Abstract

Ibuprofen [(racemic)2-(4-isobutylphenyl)propionic acid] has been proposed but not directly demonstrated to undergo unidirectional inversion from the (R)- to the (S)-configuration via a coenzyme A (CoA) thioester intermediate. Chemically synthesized (R)- and (S)-ibuprofenyl-CoA, and rat and human liver homogenates were used to investigate the relative rates of ibuprofenyl-CoA epimerization and hydrolysis. Rat whole liver homogenate completely epimerized (R)- or (S)-ibuprofenyl-CoA, whereas hydrolysis of this intermediate occurred at a much slower rate. Rat liver mitochondria was the most efficient at both epimerizing and hydrolyzing ibuprofenyl-CoA, whereas rat liver microsomes hydrolyzed ibuprofenyl-CoA at a rate similar to whole liver homogenate but had very little epimerization activity. Rat liver cytosol was the poorest at hydrolyzing ibuprofenyl-CoA but had substantial epimerization capability.
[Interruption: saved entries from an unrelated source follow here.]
### config.mk
export PLATFORM = sky130hd
export DESIGN_NAME = sync_frame_deframer_checksum_unit
export DESIGN_NICKNAME = d
export VERILOG_FILES = /design/src/design/sfd_pkg.sv /design/src/design/sfd_collector.sv /design/src/design/sync_frame_deframer_checksum_unit.sv
export SDC_FILE = /design/constraint.sdc
export NUM_CORES = 1
export LEC_CHECK = 0
export BUFFER_PORTS_ARGS = -buffer_cell sky130_fd_sc_hd__clkbuf_2
export CORE_MARGIN = 2
export CORE_UTILIZATION = 60
export CTS_BUF_LIST = sky130_fd_sc_hd__clkbuf_8
export CTS_CLUSTER_SIZE = 25
export DETAILED_ROUTE_END_ITERATION = 8
export HOLD_SLACK_MARGIN = 0.1
export PLACE_DENSITY = 0.87
export REMOVE_ABC_BUFFERS = 1
export SLEW_MARGIN = 0
export SYNTH_ARGS = -nofsm -noshare
export SYNTH_HDL_FRONTEND = slang
export SYNTH_SLANG_ARGS = --single-unit
### constraint.sdc
create_clock -name clk -period 8.4 [get_ports clk]
set_input_delay 0.84 -clock clk [delete_from_list [all_inputs] [get_ports clk]]
set_output_delay 0.84 -clock clk [all_outputs]
set_load 0.02 [all_outputs]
Whole liver homogenate from human tissue was less efficient at epimerizing but as efficient at hydrolyzing ibuprofenyl-CoA as rat whole liver homogenate. No stereoselectivity of either epimerization or hydrolysis was noted for any of the enzyme preparations studied. This study demonstrates that the inversion of (R)-ibuprofen occurs, at least in part, via the epimerization of the metabolic intermediate, ibuprofenyl-CoA, in both rat and human liver tissues.